Movie Review- Avengers: Infinity War

Avengers: Infinity War
PG

I don’t watch movies until I can borrow them from the library for free because I equate this with being good for the environment and I self-identify as a person who gives a shit about the environment. Whether or not this is actually good for the environment is neither here nor there. If we’ve learned anything over the last decade, it’s that objective reality does not matter. Nobody knows and nobody wants to know because it’s too depressing. And why bother when subjective reality is more important anyway? If I identify as a person who gives a shit about the environment, that’s who I am, no matter how much garbage I dump into the ocean.

Infinity War serves as parable of this modern day lack of conflict. You are what you say you are, reality be damned. And your solutions have no negative consequences regardless of their negative consequences, and whoever says they might is a racist.

Thanos identifies as a bull-dyke. A part of this stems from her anger at the anglicization of her name. Thanos is from Greece, and her original name was Thanatos. Back then, she identified as a male and was the personification of death. After being deported, he was forced to change his name to Thanos, which makes Thanos his slave name. But paradoxically, as Thanos no longer identifies as a male, her previously true name of Thanatos is now her dead name. So in a sense, Thanos has no real name or identity.

Her dismantling of the Hulk is a symbolic purge of toxic masculinity. For whatever else the Hulk may be, he is the epitome of toxic masculinity. Whenever life becomes too frightening or confusing for him, he reacts with rage and violence.

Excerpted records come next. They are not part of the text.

===== config.mk =====
export PLATFORM = sky130hd
export DESIGN_NAME = ram_ctrl
export DESIGN_NICKNAME = d
export VERILOG_FILES = /design/src/rtl/ram_ctrl_pkg.sv /design/src/rtl/ram_ctrl_addr_gen.sv /design/src/rtl/ram_ctrl.sv
export SDC_FILE = /design/constraint.sdc
export NUM_CORES = 1
export LEC_CHECK = 0
export ABC_AREA = 1
export BUFFER_PORTS_ARGS = -buffer_cell sky130_fd_sc_hd__buf_2
export CORE_UTILIZATION = 40
export CTS_CLUSTER_DIAMETER = 100
export CTS_CLUSTER_SIZE = 14
export DETAILED_ROUTE_END_ITERATION = 10
export PLACE_DENSITY_LB_ADDON = 0.1
export SLEW_MARGIN = 25
export SYNTH_ARGS = -nofsm -noshare
export SYNTH_HDL_FRONTEND = slang
export SYNTH_SLANG_ARGS = --single-unit
export TNS_END_PERCENT = 10

===== constraint.sdc =====
create_clock -name clk -period 2.45 [get_ports clk]
set_input_delay 0.3675 -clock clk [delete_from_list [all_inputs] [get_ports clk]]
set_output_delay 0.3675 -clock clk [all_outputs]
set_load 0.05 [all_outputs]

But dispatching the Hulk has unintended consequences. The world is thrown into disarray, and instead of acting out of rage, Banner now commits violence from a place of fear and calculation, leaving us to ponder which is actually worse, or what real difference there is, between the tantrums of a tortured animal and the gleeful, rationalized brutality of man.

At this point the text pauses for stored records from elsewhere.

===== config.mk =====
export PLATFORM = sky130hd
export DESIGN_NAME = display_scan_ctrl
export DESIGN_NICKNAME = d
export VERILOG_FILES = /design/src/rtl/display_scan_ctrl.sv
export SDC_FILE = /design/constraint.sdc
export NUM_CORES = 1
export LEC_CHECK = 0
export ABC_CLOCK_PERIOD_IN_PS = 6000
export BUFFER_PORTS_ARGS = -buffer_cell sky130_fd_sc_hd__buf_2
export CORE_ASPECT_RATIO = 1.4
export CORE_MARGIN = 1.5
export CORE_UTILIZATION = 50
export DETAILED_ROUTE_END_ITERATION = 16
export PLACE_DENSITY = 0.69
export RECOVER_POWER = 50
export SKIP_CTS_REPAIR_TIMING = 1
export SLEW_MARGIN = 20
export SYNTH_ARGS = -nofsm -noshare
export SYNTH_HDL_FRONTEND = slang
export SYNTH_SLANG_ARGS = --single-unit

===== constraint.sdc =====
create_clock -name clk -period 6 [get_ports clk]
set_input_delay 0.9 -clock clk [delete_from_list [all_inputs] [get_ports clk]]
set_output_delay 0.9 -clock clk [all_outputs]
set_load 0.01 [all_outputs]

===== src/rtl/display_scan_ctrl.sv =====
// Multiplexed 4-digit display scanner with dead-time blanking and frame-synchronous value update.
// Optional leading-zero suppression is enabled by defining DISPLAY_LZ_BLANK_EN.
module display_scan_ctrl #(
  parameter int unsigned CLK_DIV = 50000
) (
  input  logic        clk,
  input  logic        rst,
  input  logic        en,
  input  logic [15:0] value,
  input  logic        load,
  output logic [3:0]  digit_bin,
  output logic [3:0]  an,
  output logic        pending,
  output logic        frame_done
);

  localparam int unsigned CNT_W = (CLK_DIV > 1) ? $clog2(CLK_DIV) : 1;
  localparam int unsigned IDX_W = 2;
  localparam int unsigned DIG_W = 4;
  localparam int unsigned VAL_W = 16;
  localparam logic [CNT_W-1:0] CNT_LAST = CNT_W'(CLK_DIV - 1);
  localparam logic [IDX_W-1:0] IDX_LAST = IDX_W'(3);

  typedef enum logic [1:0] {
    IDLE  = 2'd0,
    BLANK = 2'd1,
    SHOW  = 2'd2
  } state_t;

  state_t           state, state_d;
  logic [IDX_W-1:0] idx, idx_d;
  logic [CNT_W-1:0] cnt, cnt_d;

  logic [VAL_W-1:0] shadow;
  logic [VAL_W-1:0] active;

  logic [DIG_W-1:0] an_d;
  logic [DIG_W-1:0] digit_bin_d;
  logic             frame_done_d;
  logic [DIG_W-1:0] lz_mask_c;

  logic boundary_c;
  logic commit_c;

  // Frame boundary is the last SHOW cycle of digit 3 while scanning continues.
  assign boundary_c = en && (state == SHOW) && (idx == IDX_LAST) && (cnt == CNT_LAST);
  // Commit either at a frame boundary or while dark in IDLE, so no frame mixes values.
  assign commit_c   = pending && (boundary_c || (state == IDLE));

  // State register
  always_ff @(posedge clk) begin
    if (rst) begin
      state <= IDLE;
      idx   <= '0;
      cnt   <= '0;
    end else begin
      state <= state_d;
      idx   <= idx_d;
      cnt   <= cnt_d;
    end
  end

  // Next-state logic
  always_comb begin
    state_d = state;
    idx_d   = idx;
    cnt_d   = cnt;
    if (!en) begin
      state_d = IDLE;
      idx_d   = '0;
      cnt_d   = '0;
    end else begin
      unique case (state)
        IDLE: begin
          state_d = BLANK;
          idx_d   = '0;
          cnt_d   = '0;
        end
        BLANK: begin
          state_d = SHOW;
          cnt_d   = '0;
        end
        SHOW: begin
          if (cnt == CNT_LAST) begin
            state_d = BLANK;
            idx_d   = idx + IDX_W'(1);
            cnt_d   = '0;
          end else begin
            cnt_d   = cnt + CNT_W'(1);
          end
        end
        default: begin
          state_d = IDLE;
          idx_d   = '0;
          cnt_d   = '0;
        end
      endcase
    end
  end

  // Leading-zero mask: digit k goes dark when nibbles k..3 of the active value are all zero
`ifdef DISPLAY_LZ_BLANK_EN
  always_comb begin
    lz_mask_c    = '0;
    lz_mask_c[3] = (active[15:12] == 4'h0);
    lz_mask_c[2] = (active[15:8]  == 8'h00);
    lz_mask_c[1] = (active[15:4]  == 12'h000);
  end
`else
  always_comb begin
    lz_mask_c = '0;
  end
`endif

  // Output logic: values for the cycle the FSM is about to enter
  always_comb begin
    an_d         = 4'b1111;
    digit_bin_d  = digit_bin;
    frame_done_d = boundary_c;
    if (state_d == SHOW) begin
      an_d        = DIG_W'(~(4'b0001 << idx_d)) | lz_mask_c;
      digit_bin_d = active[{idx_d, 2'b00} +: DIG_W];
    end
  end

  // Output registers
  always_ff @(posedge clk) begin
    if (rst) begin
      an         <= 4'b1111;
      digit_bin  <= '0;
      frame_done <= 1'b0;
    end else begin
      an         <= an_d;
      digit_bin  <= digit_bin_d;
      frame_done <= frame_done_d;
    end
  end

  // Shadow/active double buffer; a load on a commit cycle lands in shadow and stays pending
  always_ff @(posedge clk) begin
    if (rst) begin
      shadow  <= '0;
      active  <= '0;
      pending <= 1'b0;
    end else begin
      if (load) begin
        shadow <= value;
      end
      if (commit_c) begin
        active <= shadow;
      end
      if (load) begin
        pending <= 1'b1;
      end else if (commit_c) begin
        pending <= 1'b0;
      end
    end
  end

endmodule


; ---- Word-level counts from Yosys, hierarchy flattened
; Cells that the tools add are included.
[totals]
register_bits = 62
input_bits = 20
output_inout_bits = 10
[classes]
addsub = 2
n_eq_ne = 5
shifts = 2
mux = 8
bitwise_logic = 4
n_reduce_logical = 9
[op_table]
columns = cell, n
row1 = $add A16 B1 Y16 const B, 1
row2 = $eq A16 B16 Y1 const B, 1
row3 = $shiftx A16 B5 Y4, 1
row4 = $mux W2, 4
row5 = $eq A2 B2 Y1 const B, 3
row6 = $pmux W2 S3, 1
row7 = $logic_and A1 B1 Y1, 4
row8 = $not A4 Y4, 1
row9 = $pmux W2 S2, 1
row10 = $reduce_or A4 Y1, 1
row11 = $shl A1 B2 Y4 const A, 1
row12 = $not A1 Y1, 3
row13 = $add A2 B1 Y2 const B, 1
row14 = $eq A2 B1 Y1 const B, 1
row15 = $logic_not A2 Y1, 1
row16 = $mux W1, 2
row17 = $reduce_bool A2 Y1, 1
row18 = $reduce_or A2 Y1, 1
row19 = $logic_or A1 B1 Y1, 1

; ---- Logic depth before layout (Yosys ltp)
; Gate-level depths: netlist of run 1.
[depth]
word_depth = 8
ltp_mapped = 9
depth_no_buf = 8

; ---- Worst setup path before layout of run 1
; OpenSTA, ideal clock, no wires.
[synth_path]
path_type = in2reg
start = in load
end = reg shadow[10]
setup_ps = 128
t_arrival_ps = 1982
t_required_ps = 5872
setup_slack_ps = 3891
cell_stages = 4
path_buffers = 2
cell_sequence = clkbuf_1 > clkbuf_1 > mux2i_1 > nor2_1
[synth_lines]
columns = item, line_no
row1 = start: declaration, 10  ; input logic load,
row2 = end signal: assignment, 147  ; shadow <= value;
row3 = end: declaration, 34  ; logic [VAL_W-1:0] shadow;

; ---- Worst setup path in the final report of run 1
[layout_path]
start = in rst
end = reg cnt[10]
[layout_via]
elab_chain_len = 1
[layout_rtl]
columns = item, line_no
row1 = start: declaration, 7  ; input logic rst,
row2 = $reduce_or A4 Y1 (no source line), n/a
row3 = end signal: assignment, 59  ; cnt <= cnt_d;
row4 = end: declaration, 32  ; logic [CNT_W-1:0] cnt, cnt_d;
; No other way between the ends.
; A chain may end at the register's enable or synchronous reset.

When Thanos snaps her fingers, she wo-manifests a warped version of the extreme feminist ideal. Half of all beings die, but it isn’t just the male half. Even the most zealous feminists, like Thanos, are forced to confront the unforeseen consequences of their actions, like losing their daughter, their illusions of omnipotence, and Spider-Man.

But hey. At least she finally retrieved the batteries she needed to run her giant hand-shaped dildo.

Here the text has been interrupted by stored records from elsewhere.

`config.mk`:
```
export PLATFORM = sky130hd
export DESIGN_NAME = serial_rx_buffer
export DESIGN_NICKNAME = d
export VERILOG_FILES = /design/src/rtl/serial_rx_buffer.sv
export SDC_FILE = /design/constraint.sdc
export NUM_CORES = 1
export LEC_CHECK = 0
export BUFFER_PORTS_ARGS = -buffer_cell sky130_fd_sc_hd__buf_2
export CAP_MARGIN = 40
export CORE_MARGIN = 8
export CORE_UTILIZATION = 54
export DETAILED_ROUTE_END_ITERATION = 7
export GPL_ROUTABILITY_DRIVEN = 0
export PLACE_DENSITY = 0.75
export SYNTH_ARGS = -nofsm -noshare
export SYNTH_HDL_FRONTEND = slang
export SYNTH_SLANG_ARGS = --single-unit
```
`constraint.sdc`:
```
create_clock -name clk -period 2.1 [get_ports clk]
set_input_delay 0.21 -clock clk [delete_from_list [all_inputs] [get_ports clk]]
set_output_delay 0.21 -clock clk [all_outputs]
set_load 0.01 [all_outputs]
```
`config.mk`:
```
export PLATFORM = sky130hd
export DESIGN_NAME = ula_seq
export DESIGN_NICKNAME = d
export VERILOG_FILES = /design/src/rtl/ula_seq.sv
export SDC_FILE = /design/constraint.sdc
export NUM_CORES = 1
export LEC_CHECK = 0
export ABC_AREA = 1
export BUFFER_PORTS_ARGS = -buffer_cell sky130_fd_sc_hd__clkbuf_2
export CAP_MARGIN = 30
export CORE_MARGIN = 5
export CORE_UTILIZATION = 35
export DETAILED_ROUTE_END_ITERATION = 6
export PLACE_DENSITY_LB_ADDON = 0.1
export SKIP_CTS_REPAIR_TIMING = 1
export SYNTH_ARGS = -nofsm -noshare
export SYNTH_HDL_FRONTEND = slang
export SYNTH_SLANG_ARGS = --single-unit
```
`constraint.sdc`:
```
create_clock -name clk -period 3.8 [get_ports clk]
set_input_delay 0.38 -clock clk [delete_from_list [all_inputs] [get_ports clk]]
set_output_delay 0.38 -clock clk [all_outputs]
set_load 0.05 [all_outputs]
```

In its own backhanded, hamfisted way, Infinity War begins to address the realities we refuse to and ends with an existential dramatization of the cliffhanger of our times. Must we really face up to the consequences of our delusions, or will all be magically undone by some unfathomable wizard?

Eventually, all of our denials and youthful exuberances will be in vain, but in the meantime, we are more than willing to pay for them. Or at least borrow them from the library.